Peeking out at the world, for the first time Fresno Chaffee Zoo's baby orangutans are seeing young excited faces looking back at them.

With little round eyes, and spiky orange hair, 4-month-old male, Labu whose name means pumpkin, and 3-month-old Ndari whose name means full moon are said to be very much like human infants.

Zookeeper, Shane Spears said, "Just like a human baby, man he could wail, a set of lungs on him."

Lyn Myers said, "Labu just broke his first tooth yesterday."

Assistant Zoo Curator Lyn Myers said there was a lot of preparation behind the scenes, before the baby orangutans were ready to meet the public.

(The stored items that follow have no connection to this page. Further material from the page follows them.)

--- src/rtl/mbox_pkg.sv ---
package mbox_pkg;
  localparam int PTR_W  = 8;
  localparam int DATA_W = 32;
  localparam int ADDR_W = 2;

  localparam logic [ADDR_W-1:0] A_WWIN = 2'd0;
  localparam logic [ADDR_W-1:0] A_RWIN = 2'd1;
  localparam logic [ADDR_W-1:0] A_HCSR = 2'd2;
  localparam logic [ADDR_W-1:0] A_DCSR = 2'd3;

  localparam int B_INTEN  = 0;
  localparam int B_INTSTS = 1;
  localparam int B_INTGEN = 2;
  localparam int B_READY  = 3;
  localparam int B_RESET  = 4;
  localparam int B_OVF    = 5;

  typedef struct packed {
    logic h2dPush;
    logic h2dPop;
    logic d2hPush;
    logic d2hPop;
    logic flush;
  } mbox_strobe_t;
endpackage

--- src/rtl/mbox_ring.sv ---
module mbox_ring #(
  parameter int DEPTH = 16,
  parameter int WIDTH = 32
) (
  input  logic                     clk,
  input  logic                     rstN,
  input  logic                     flush,
  input  logic                     push,
  input  logic [WIDTH-1:0]         pushData,
  input  logic                     pop,
  output logic [WIDTH-1:0]         popData,
  output logic [mbox_pkg::PTR_W-1:0] wrPtr,
  output logic [mbox_pkg::PTR_W-1:0] rdPtr,
  output logic                     pushDrop
);
  localparam int PTR_W = mbox_pkg::PTR_W;
  localparam int IDX_W = (DEPTH > 1) ? $clog2(DEPTH) : 1;
  localparam logic [PTR_W-1:0] CAP = PTR_W'(DEPTH);

  initial begin
    assert (DEPTH >= 2 && DEPTH <= 128 && (DEPTH & (DEPTH - 1)) == 0)
      else $error("ring capacity must be a power of two from 2 to 128");
  end

  logic [WIDTH-1:0] mem [DEPTH];
  logic [PTR_W-1:0] fill;
  logic full, empty, doPush, doPop;

  assign fill     = wrPtr - rdPtr;
  assign full     = (fill == CAP);
  assign empty    = (fill == '0);
  assign doPush   = push && !full && !flush;
  assign doPop    = pop && !empty && !flush;
  assign pushDrop = push && full && !flush;
  assign popData  = empty ? '0 : mem[rdPtr[IDX_W-1:0]];

  always_ff @(posedge clk) begin
    if (doPush) mem[wrPtr[IDX_W-1:0]] <= pushData;
  end

  always_ff @(posedge clk or negedge rstN) begin
    if (!rstN) begin
      wrPtr <= '0;
      rdPtr <= '0;
    end else if (flush) begin
      wrPtr <= '0;
      rdPtr <= '0;
    end else begin
      if (doPush) wrPtr <= wrPtr + 1'b1;
      if (doPop)  rdPtr <= rdPtr + 1'b1;
    end
  end


  no_overflow_chk: assert property (@(posedge clk) disable iff (!rstN)
    (wrPtr - rdPtr) <= CAP);


  empty_pop_stable_chk: assert property (@(posedge clk) disable iff (!rstN)
    (pop && empty && !flush) |=> (rdPtr == $past(rdPtr)));


  flush_clears_chk: assert property (@(posedge clk) disable iff (!rstN)
    flush |=> (wrPtr == '0 && rdPtr == '0));
endmodule

--- src/rtl/mbox_datapath.sv ---
module mbox_datapath
  import mbox_pkg::*;
#(
  parameter int H2D_DEPTH = 16,
  parameter int D2H_DEPTH = 16
) (
  input  logic              clk,
  input  logic              rstN,
  input  mbox_strobe_t      strobe,
  input  logic [DATA_W-1:0] hostWdata,
  input  logic [DATA_W-1:0] devPushData,
  output logic [DATA_W-1:0] h2dHead,
  output logic [DATA_W-1:0] d2hHead,
  output logic [PTR_W-1:0]  h2dWp,
  output logic [PTR_W-1:0]  h2dRp,
  output logic [PTR_W-1:0]  d2hWp,
  output logic [PTR_W-1:0]  d2hRp,
  output logic              h2dDrop,
  output logic              d2hDrop
);
  mbox_ring #(.DEPTH(H2D_DEPTH), .WIDTH(DATA_W)) u_h2dRing (
    .clk      (clk),
    .rstN     (rstN),
    .flush    (strobe.flush),
    .push     (strobe.h2dPush),
    .pushData (hostWdata),
    .pop      (strobe.h2dPop),
    .popData  (h2dHead),
    .wrPtr    (h2dWp),
    .rdPtr    (h2dRp),
    .pushDrop (h2dDrop)
  );

  mbox_ring #(.DEPTH(D2H_DEPTH), .WIDTH(DATA_W)) u_d2hRing (
    .clk      (clk),
    .rstN     (rstN),
    .flush    (strobe.flush),
    .push     (strobe.d2hPush),
    .pushData (devPushData),
    .pop      (strobe.d2hPop),
    .popData  (d2hHead),
    .wrPtr    (d2hWp),
    .rdPtr    (d2hRp),
    .pushDrop (d2hDrop)
  );
endmodule

--- src/rtl/mbox_ctrl.sv ---
module mbox_ctrl
  import mbox_pkg::*;
#(
  parameter int H2D_DEPTH = 16,
  parameter int D2H_DEPTH = 16
) (
  input  logic              clk,
  input  logic              rstN,
  input  logic [ADDR_W-1:0] hostAddr,
  input  logic              hostWrEn,
  input  logic              hostRdEn,
  input  logic [DATA_W-1:0] hostWdata,
  output logic [DATA_W-1:0] hostRdata,
  output logic              hostIrq,
  input  logic              devPopEn,
  input  logic              devPushEn,
  input  logic              devDoorbellIn,
  input  logic              devReadyIn,
  output logic              devDoorbellOut,
  output logic              devResetOut,
  output logic              devHostReady,
  input  logic [DATA_W-1:0] d2hHead,
  input  logic [PTR_W-1:0]  h2dWp,
  input  logic [PTR_W-1:0]  h2dRp,
  input  logic [PTR_W-1:0]  d2hWp,
  input  logic [PTR_W-1:0]  d2hRp,
  input  logic              h2dDrop,
  input  logic              d2hDrop,
  output mbox_strobe_t      strobe
);
  localparam logic [PTR_W-1:0] H2D_CAP = PTR_W'(H2D_DEPTH);
  localparam logic [PTR_W-1:0] D2H_CAP = PTR_W'(D2H_DEPTH);

  logic intEnable, intStatus, hostReady, resetBit, hostOvf, devOvf, devReady;
  logic csrWr, nextReset, flushNow;
  logic [DATA_W-1:0] hostCsr, devCsr;

  assign csrWr     = hostWrEn && (hostAddr == A_HCSR);
  assign nextReset = csrWr ? hostWdata[B_RESET] : resetBit;
  assign flushNow  = resetBit || (csrWr && hostWdata[B_RESET]);

  always_comb begin
    strobe.h2dPush = hostWrEn && (hostAddr == A_WWIN);
    strobe.h2dPop  = devPopEn;
    strobe.d2hPush = devPushEn;
    strobe.d2hPop  = hostRdEn && (hostAddr == A_RWIN);
    strobe.flush   = flushNow;
  end

  always_ff @(posedge clk or negedge rstN) begin
    if (!rstN) begin
      intEnable      <= 1'b0;
      intStatus      <= 1'b0;
      hostReady      <= 1'b0;
      resetBit       <= 1'b0;
      hostOvf        <= 1'b0;
      devOvf         <= 1'b0;
      devReady       <= 1'b0;
      devDoorbellOut <= 1'b0;
    end else begin
      devDoorbellOut <= csrWr && hostWdata[B_INTGEN];
      if (csrWr) begin
        intEnable <= hostWdata[B_INTEN];
        resetBit  <= hostWdata[B_RESET];
      end

      if (nextReset)  hostReady <= 1'b0;
      else if (csrWr) hostReady <= hostWdata[B_READY];

      if (devDoorbellIn)                      intStatus <= 1'b1;
      else if (csrWr && hostWdata[B_INTSTS])  intStatus <= 1'b0;

      if (flushNow)                        hostOvf <= 1'b0;
      else if (h2dDrop)                    hostOvf <= 1'b1;
      else if (csrWr && hostWdata[B_OVF])  hostOvf <= 1'b0;

      if (flushNow)     devOvf <= 1'b0;
      else if (d2hDrop) devOvf <= 1'b1;

      if (nextReset)       devReady <= 1'b0;
      else if (devReadyIn) devReady <= 1'b1;
    end
  end

  assign hostCsr = {H2D_CAP, h2dWp, h2dRp, 2'b00, hostOvf, resetBit,
                    hostReady, 1'b0, intStatus, intEnable};
  assign devCsr  = {D2H_CAP, d2hWp, d2hRp, 2'b00, devOvf, 1'b0,
                    devReady, 3'b000};

  always_comb begin
    unique case (hostAddr)
      A_WWIN:  hostRdata = '0;
      A_RWIN:  hostRdata = d2hHead;
      A_HCSR:  hostRdata = hostCsr;
      default: hostRdata = devCsr;
    endcase
  end

  assign hostIrq      = intStatus && intEnable;
  assign devResetOut  = resetBit;
  assign devHostReady = hostReady;


  doorbell_sets_status_chk: assert property (@(posedge clk) disable iff (!rstN)
    devDoorbellIn |=> hostRdata[B_INTSTS] || (hostAddr != A_HCSR));


  intgen_pulse_chk: assert property (@(posedge clk) disable iff (!rstN)
    (csrWr && hostWdata[B_INTGEN]) |=> devDoorbellOut);


  intgen_quiet_chk: assert property (@(posedge clk) disable iff (!rstN)
    !(csrWr && hostWdata[B_INTGEN]) |=> !devDoorbellOut);


  reset_drops_ready_chk: assert property (@(posedge clk) disable iff (!rstN)
    (csrWr && hostWdata[B_RESET]) |=> (!devHostReady && devResetOut));
endmodule

--- src/rtl/mbox_top.sv ---
module mbox_top
  import mbox_pkg::*;
#(
  parameter int H2D_DEPTH = 16,
  parameter int D2H_DEPTH = 16
) (
  input  logic        clk,
  input  logic        rstN,
  input  logic [1:0]  hostAddr,
  input  logic        hostWrEn,
  input  logic        hostRdEn,
  input  logic [31:0] hostWdata,
  output logic [31:0] hostRdata,
  output logic        hostIrq,
  input  logic        devPopEn,
  output logic [31:0] devPopData,
  input  logic        devPushEn,
  input  logic [31:0] devPushData,
  input  logic        devDoorbellIn,
  input  logic        devReadyIn,
  output logic        devDoorbellOut,
  output logic        devResetOut,
  output logic        devHostReady
);
  mbox_strobe_t strobe;
  logic [DATA_W-1:0] d2hHead;
  logic [PTR_W-1:0]  h2dWp, h2dRp, d2hWp, d2hRp;
  logic              h2dDrop, d2hDrop;

  mbox_ctrl #(.H2D_DEPTH(H2D_DEPTH), .D2H_DEPTH(D2H_DEPTH)) u_ctrl (
    .clk            (clk),
    .rstN           (rstN),
    .hostAddr       (hostAddr),
    .hostWrEn       (hostWrEn),
    .hostRdEn       (hostRdEn),
    .hostWdata      (hostWdata),
    .hostRdata      (hostRdata),
    .hostIrq        (hostIrq),
    .devPopEn       (devPopEn),
    .devPushEn      (devPushEn),
    .devDoorbellIn  (devDoorbellIn),
    .devReadyIn     (devReadyIn),
    .devDoorbellOut (devDoorbellOut),
    .devResetOut    (devResetOut),
    .devHostReady   (devHostReady),
    .d2hHead        (d2hHead),
    .h2dWp          (h2dWp),
    .h2dRp          (h2dRp),
    .d2hWp          (d2hWp),
    .d2hRp          (d2hRp),
    .h2dDrop        (h2dDrop),
    .d2hDrop        (d2hDrop),
    .strobe         (strobe)
  );

  mbox_datapath #(.H2D_DEPTH(H2D_DEPTH), .D2H_DEPTH(D2H_DEPTH)) u_datapath (
    .clk         (clk),
    .rstN        (rstN),
    .strobe      (strobe),
    .hostWdata   (hostWdata),
    .devPushData (devPushData),
    .h2dHead     (devPopData),
    .d2hHead     (d2hHead),
    .h2dWp       (h2dWp),
    .h2dRp       (h2dRp),
    .d2hWp       (d2hWp),
    .d2hRp       (d2hRp),
    .h2dDrop     (h2dDrop),
    .d2hDrop     (d2hDrop)
  );
endmodule

--- config.mk ---
export PLATFORM = sky130hd
export DESIGN_NAME = mbox_top
export DESIGN_NICKNAME = d
export VERILOG_FILES = /design/src/rtl/mbox_pkg.sv /design/src/rtl/mbox_ring.sv /design/src/rtl/mbox_datapath.sv /design/src/rtl/mbox_ctrl.sv /design/src/rtl/mbox_top.sv
export SDC_FILE = /design/constraint.sdc
export NUM_CORES = 1
export LEC_CHECK = 0
export BUFFER_PORTS_ARGS = -buffer_cell sky130_fd_sc_hd__buf_2
export CAP_MARGIN = 5
export CORE_UTILIZATION = 30
export CTS_CLUSTER_DIAMETER = 30
export DETAILED_ROUTE_END_ITERATION = 10
export GPL_TIMING_DRIVEN = 0
export PLACE_DENSITY = 0.53
export SETUP_SLACK_MARGIN = 0.2
export SYNTH_ARGS = -nofsm -noshare
export SYNTH_HDL_FRONTEND = slang
export SYNTH_SLANG_ARGS = --single-unit
--- constraint.sdc ---
create_clock -name clk -period 15 [get_ports clk]
set_input_delay 3 -clock clk [delete_from_list [all_inputs] [get_ports clk]]
set_output_delay 3 -clock clk [all_outputs]
set_load 0.02 [all_outputs]
== After elaboration in Yosys (flattened, before gate mapping) ==
Memories as Yosys holds them, arrays and structs flattened.
Cells that the tools add are included.

* Register bits: 40
* RAM bits: 1,024
* Input bits: 74
* Output and inout port bits: 68
* Word-level logic and storage cells: 89
* Memories: 2

* $add $sub $neg: 6
* Equality and inequality tests: 4
* Mux-type cells: 27
* Reduce and logical (&&, ||, !) cells: 38

{| class="wikitable"
|+ Memories
! name !! words !! bits a word !! read ports !! clocked after memory_dff !! wr ports !! line !! text
|-
| u_datapath.u_d2hRing.mem || 16 || 32 || 1 || 0 || 1 || mbox_ring.sv:25 || <nowiki>logic [WIDTH-1:0] mem [DEPTH];</nowiki>
|-
| u_datapath.u_h2dRing.mem || 16 || 32 || 1 || 0 || 1 || mbox_ring.sv:25 ||
|}

{| class="wikitable"
|+ Operators with widths
! operator !! count
|-
| $pmux 32 s3 || 1
|-
| $mux 32 || 2
|-
| $mux 8 || 8
|-
| $add 8x1->8 const B || 4
|-
| $logic_and 1x1->1 || 20
|-
| $eq 8x5->1 const B || 2
|-
| $logic_not 8->1 || 2
|-
| $mux 1 || 16
|-
| $reduce_bool 2->1 || 8
|-
| $sub 8x8->8 || 2
|-
| $logic_not 1->1 || 5
|-
| $reduce_bool 3->1 || 1
|-
| $eq 2x1->1 const B || 1
|-
| $eq 2x2->1 const B || 1
|-
| $logic_not 2->1 || 1
|-
| $logic_or 1x1->1 || 1
|}

== Logic depth before layout (Yosys ltp) ==
* Depth in word-level cells: 8
* Depth in mapped cells: 14
* Mapped depth without buffers: 9

== By module ==
A second synthesis with hierarchy kept.

* Cells, all modules: 1,921
* Area, all modules: 42,420.7 um^2

{| class="wikitable"
|+ Modules (own cells, without submodules)
! module !! instances !! cells an instance !! area an instance (um^2) !! seq. area each (um^2)
|-
| mbox_ring || 2 || 914 || 20,763.7 || 15,775.1
|-
| mbox_ctrl || 1 || 93 || 893.4 || 200.2
|}

== Worst setup path after synthesis ==
OpenSTA, ideal clock, no wires.

* Path kind: input to output
* Start: input hostAddr[1]
* End: output hostRdata[27]
* Arrival: 4,351 ps
* Data required time: 12,000 ps
* Slack: 7,649 ps
* Stages: 6
* Buffers on the path: 3
* Cell sequence: clkbuf_1 -> inv_1 -> clkbuf_1 -> nand2_1 -> clkbuf_1 -> nor3b_1

* Word-level cells in the longest chain between the ends: 2
* Elaborated cells between the ends (all ways): 4
* Classes of those cells: 2 x eq/ne; 1 x mux; 1 x reduce/logical

{| class="wikitable"
|+ RTL lines
! item !! line !! text
|-
| from (decl) || mbox_top.sv:9 || <nowiki>input logic [1:0] hostAddr,</nowiki>
|-
| $eq 2x2->1 (tied with other cells) || mbox_ctrl.sv:91 || <nowiki>unique case (hostAddr)</nowiki>
|-
| $pmux 32 s3 (*) || mbox_ctrl.sv:91 ||
|-
| to (decl) || mbox_top.sv:13 || <nowiki>output logic [31:0] hostRdata,</nowiki>
|}

Every way passes the cells marked *; elsewhere a longest branch is shown, timed or not.

== Final worst setup path ==
* Start: register u_datapath.u_h2dRing.rdPtr[1] (netlist bit)
* End: output devPopData[2]

* Word-level cells in the longest chain between the ends: 3
* Elaborated cells between the ends (all ways): 4
* Classes of those cells: 1 x add/sub; 1 x mux; 1 x reduce/logical; 1 x memory

{| class="wikitable"
|+ RTL lines
! item !! line !! text
|-
| from (decl) || mbox_ring.sv:13 || <nowiki>output logic [mbox_pkg::PTR_W-1:0] rdPtr,</nowiki>
|-
| from (signal assigned) || mbox_ring.sv:50 || <nowiki>if (doPop) rdPtr <= rdPtr + 1'b1;</nowiki>
|-
| $sub 8x8->8 || mbox_ring.sv:29 || <nowiki>assign fill = wrPtr - rdPtr;</nowiki>
|-
| $logic_not 8->1 || mbox_ring.sv:31 || <nowiki>assign empty = (fill == '0);</nowiki>
|-
| $mux 32 (*) || mbox_ring.sv:35 || <nowiki>assign popData = empty ? '0 : mem[rdPtr[IDX_W-1:0]];</nowiki>
|-
| to (decl) || mbox_top.sv:16 || <nowiki>output logic [31:0] devPopData,</nowiki>
|}

Marks and branches as above.

==> results.md <==
Routing:
- After detailed routing, the number of remaining DRC violations is 0.
- The mean number of vias per cell is 4.95.
- In this run, the number of DRC markers left after iteration 0 of detailed routing was ~2000.
- The count of nets left with antenna violations after detail routing is 0.
- Wires add up to 112000 um.
- The detailed-route wire length per cell is ~26 um.
- The total number of vias is 21600.
- The first TritonRoute pass finished after 5 iterations.

Clock network:
- The number of buffers inserted for hold repair after clock tree synthesis is 0.
- The longest clock path from root to sink contains 3 buffers.
- In this run the clock root is driven by a sky130_fd_sc_hd__clkbuf_16.
- After clock tree synthesis, the setup repair step added 0 buffers.
- Once the clock tree was built, the resizer swapped 0 gates to a different size.
- The register clock-pin slew on the reported worst setup and hold paths is ~0.05 ns.
- The CTS buffer count is 186.
- The CTS tree is done.
- Clock latency on the worst-skew pair, taken at its later pin, is 0.80 ns.
- The tree built by TritonCTS fans out to 1064 sinks.
- The maximum level of the CTS H-tree is 4.

Layout:
- Compared with the post-synthesis result, the final layout area differs by 25.5%.
- The post-route netlist has 35.9% of its cells at a drive strength greater than 1.
- The most frequent standard cell in the layout excluding fill and tap cells is sky130_fd_sc_hd__edfxtp_1.
- After the last flow step, the layout net total stands at 2414.
- After routing the design area is 52900 um^2.
- The count of fill cells added during filler insertion is roughly 13000.
- Leaving out fill and tap cells, the most frequent cells in the layout are sky130_fd_sc_hd__edfxtp_1 (1024), sky130_fd_sc_hd__mux4_2 (320), sky130_fd_sc_hd__clkbuf_16 (188).

Logic synthesis:
- The share of the synthesized netlist area taken by xor and xnor gates is less than 1%.
- The post-synthesis average cell area is about 22 um^2.
- Summed over all instances, the cell type with the most area after synthesis is sky130_fd_sc_hd__edfxtp_1.
- The share of the Yosys chip area taken by registers is 75.2%.
- The number of library cell types mapped by synthesis is 64.
- The synthesized netlist devotes 3.20% of its cell area to simple gates.
- The largest family of logic cells by synthesized area is multiplexers.
- The post-synthesis async set-or-reset flop share is 3.76%.
- The synthesized netlist devotes about 1.8% of its cell area to compound gates.
- The post-synthesis share of cell area spent on full adders, half adders and majority gates is 0.712%.
- Yosys printed 0 warnings.
- In this run, synthesis inferred 1024 flip-flops with an integrated enable.
- The flip-flop cell with the highest count after synthesis is sky130_fd_sc_hd__edfxtp_1.
- The number of cells produced by synthesis is between 1500 and 2000.
- The number of nets handed over by synthesis was 2043.
- The cell area after synthesis is 42200 um^2.
- The synthesized design contains around 1100 register bits.
- The share of synthesized area in the top cell type comes to about 73%.
- Ranked by total cell area, the synthesized netlist is headed by sky130_fd_sc_hd__edfxtp_1 (73%), sky130_fd_sc_hd__mux4_2 (17%), sky130_fd_sc_hd__dfrtp_1 (2.4%).
- The multiplexer share of the synthesized area is 17.5%.

Placement:
- The routability congestion estimate is around 0.87.
- Summing all placed instances gives a cell area of 46200 um^2.
- The HPWL after detailed placement is 71500 um.
- In this run the tool buffered the top-level ports with ~140 buffer cells.

Timing:
- Static timing analysis puts the maximum clock frequency at 111 MHz.
- The hold violation total from the final report was 0.
- For the pin with the worst max-slew slack, the measured transition is roughly 1.2 ns.
- The final max-slew violation count is 0.
- The final critical path takes up 60.2% of the cycle.
- For the final database, setup skew stands at 0.0606 ns.
- Setup repair after global routing left no endpoint under its margin.
- In the final timing run, aggregate negative setup slack is 0 ns.
- The smallest clock period supported by the final layout is computed as ~9.0 ns.
- Setup violations remaining at the end of the flow were counted as 0.
- Measured against its own limit, the worst slew margin works out to a little under a fifth.

Critical path:
- STA puts the critical path data required time at 12.00 ns.
- The startpoint of the worst setup timing path is u_datapath.u_h2dRing.rdPtr[1]$_DFFE_PN0P_.
- The arrival time at the worst endpoint is between 6 and 7 ns.
- The worst setup path is captured at an output pin.
- The critical path is of the reg2out type.
- The startpoint kind of the worst setup timing path is a register.
- The worst flop-to-flop path startpoint is u_datapath.u_d2hRing.rdPtr[1]$_DFFE_PN0P_.
- The maximum fanout along the worst path is 10.

Min path:
- The kind of path behind the tightest hold check is reg2reg.
- The startpoint identified for the worst hold timing path is u_ctrl.devReady$_DFFE_PN0P_.

Status:
- The run finished with clean final reports.

Global route:
- The number of global-route vias before repair is ~23000.
- The initial antenna violation count was 27.
- The wire length of the first global-routing pass is 161000 um.
- After global routing the overflow that remains totals 0.
- Global routing used between 10% and 20% of the available tracks.
- Entering global routing, the biggest net connects 41 pins.

Floorplan:
- For this configuration, the core starts out at a cell density of 30.2%.
- The region available for standard cell placement spans between 100000 and 150000 um^2.
- After floorplanning, the core was divided into 137 placement rows.
- In this run the horizontal extent of the chip is roughly 380 um.
- The top-level I/O count is ~140.
- In this run the vertical extent of the chip is 377 um.
- The die covers between 100000 and 150000 um^2.

Run:
- Across the run, the number of max-cap violations was 0.

Pwr:
- VDD sags by at most around 120 uV.
- The static power due to leakage is 16.9 nW.
- Dividing total power by cell area gives a power density of 181 nW/um^2.
==> flip-flops by register name (all words and copies together) (netlist names) <==
register                    flops
u_datapath.u_d2hRing.mem      512
u_datapath.u_h2dRing.mem      512
u_datapath.u_d2hRing.rdPtr      8
u_datapath.u_d2hRing.wrPtr      8
u_datapath.u_h2dRing.rdPtr      8
u_datapath.u_h2dRing.wrPtr      8
u_ctrl.devDoorbellOut           1
u_ctrl.devHostReady             1
u_ctrl.devOvf                   1
u_ctrl.devReady                 1
u_ctrl.devResetOut              1
u_ctrl.hostOvf                  1
u_ctrl.intEnable                1
u_ctrl.intStatus                1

For a short time Labu had to be hand raised because his mother Sara could not produce enough milk to nourish him. Chaffee is the first zoo to help an orangutan use a breast pump.

Myers said, "We used medicine along with breast pumping everyday 2 hours for 24 hours a day for a month in a half, it was crazy."

Rearing involved using special clothing with fur strips.

Zookeeper, Sarah Romberger said, "They really need to learn how to hold on well."

As well as long nights without holidays or weekends off.

Now the orangutans will raise their young who are said to be the future of an endangered species here in the Valley for the next 10 to 12 years.